On 07/16/2015 01:06 PM, Daniel Micay wrote:
On 16/07/15 03:48 PM, Natu wrote:
On 07/16/2015 05:10 AM, Ben Oliver wrote:
I have to agree with Ralf, you will be fine.
I have been flash-free for 18 months now and it's going absolutely fine. Unless you have a penchant for flash games, there's very little
have it installed any more.
I totally support phasing out flash, however, I run firefox inside a docker container and then I don't have to worry about these security issues since I disgard the running container and reload from the saved image daily.

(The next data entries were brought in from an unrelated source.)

<file path="config.mk">
export PLATFORM = sky130hd
export DESIGN_NAME = http_request_head_parser
export DESIGN_NICKNAME = d
export VERILOG_FILES = /design/src/sv/hrhp_pkg.sv /design/src/sv/hrhp_step.sv /design/src/sv/http_request_head_parser.sv
export SDC_FILE = /design/constraint.sdc
export NUM_CORES = 1
export LEC_CHECK = 0
export ABC_AREA = 1
export BUFFER_PORTS_ARGS = -buffer_cell sky130_fd_sc_hd__buf_2
export CAP_MARGIN = 20
export CORE_MARGIN = 2
export CORE_UTILIZATION = 65
export CTS_BUF_LIST = sky130_fd_sc_hd__clkbuf_4 sky130_fd_sc_hd__clkbuf_8
export DETAILED_ROUTE_END_ITERATION = 7
export PLACE_DENSITY_LB_ADDON = 0.2
export SLEW_MARGIN = 20
export SYNTH_ARGS = -nofsm -noshare
export SYNTH_HDL_FRONTEND = slang
export SYNTH_SLANG_ARGS = --single-unit
</file>
<file path="constraint.sdc">
create_clock -name aclk -period 4.91 [get_ports aclk]
set_input_delay 0.7365 -clock aclk [delete_from_list [all_inputs] [get_ports aclk]]
set_output_delay 0.7365 -clock aclk [all_outputs]
set_load 0.005 [all_outputs]
</file>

You do have to worry unless you don't care about it someone grabbing all of your active login sessions (cookies), all of the entered form data, etc. There's a reason for browser sandboxes being per-site-instance instead of trying to wrap the browser as a whole. Most of the information the attackers want is in the web browser, or can be obtained there by grabbing passwords and other information like credit card numbers as they're entered.
Anyway, local privilege exploits in the Linux kernel are as common as remote Flash exploits. Docker exposes nearly the entire Linux kernel attack surface to code in the container. It's not much of a sandbox.
Thanks for pointing this out.. What you say is true. I actually run two different firefox browsers, one for secure uses and the other for random browsing. One inside of a VM on my desktop (and I revert back to the base image daily). The other web browser I run in a docker container running on a tiny arm box. The one running on the arm box, obviously doesn't support flash. I generally use the one running on the arm box for online banking/credit cards etc.
I don't know that I even trust openssl anymore. I used to run chromium, but got tired of it passing so much information back to google, so I went back to firefox. What I run is not an ideal solution. I'm open to other suggestions. I used to love chrome, but got tired of google spying. And yes, you have to turn off features in firefox to avoid similar spying behavior, but it can be done without maintaining your own version of the source code.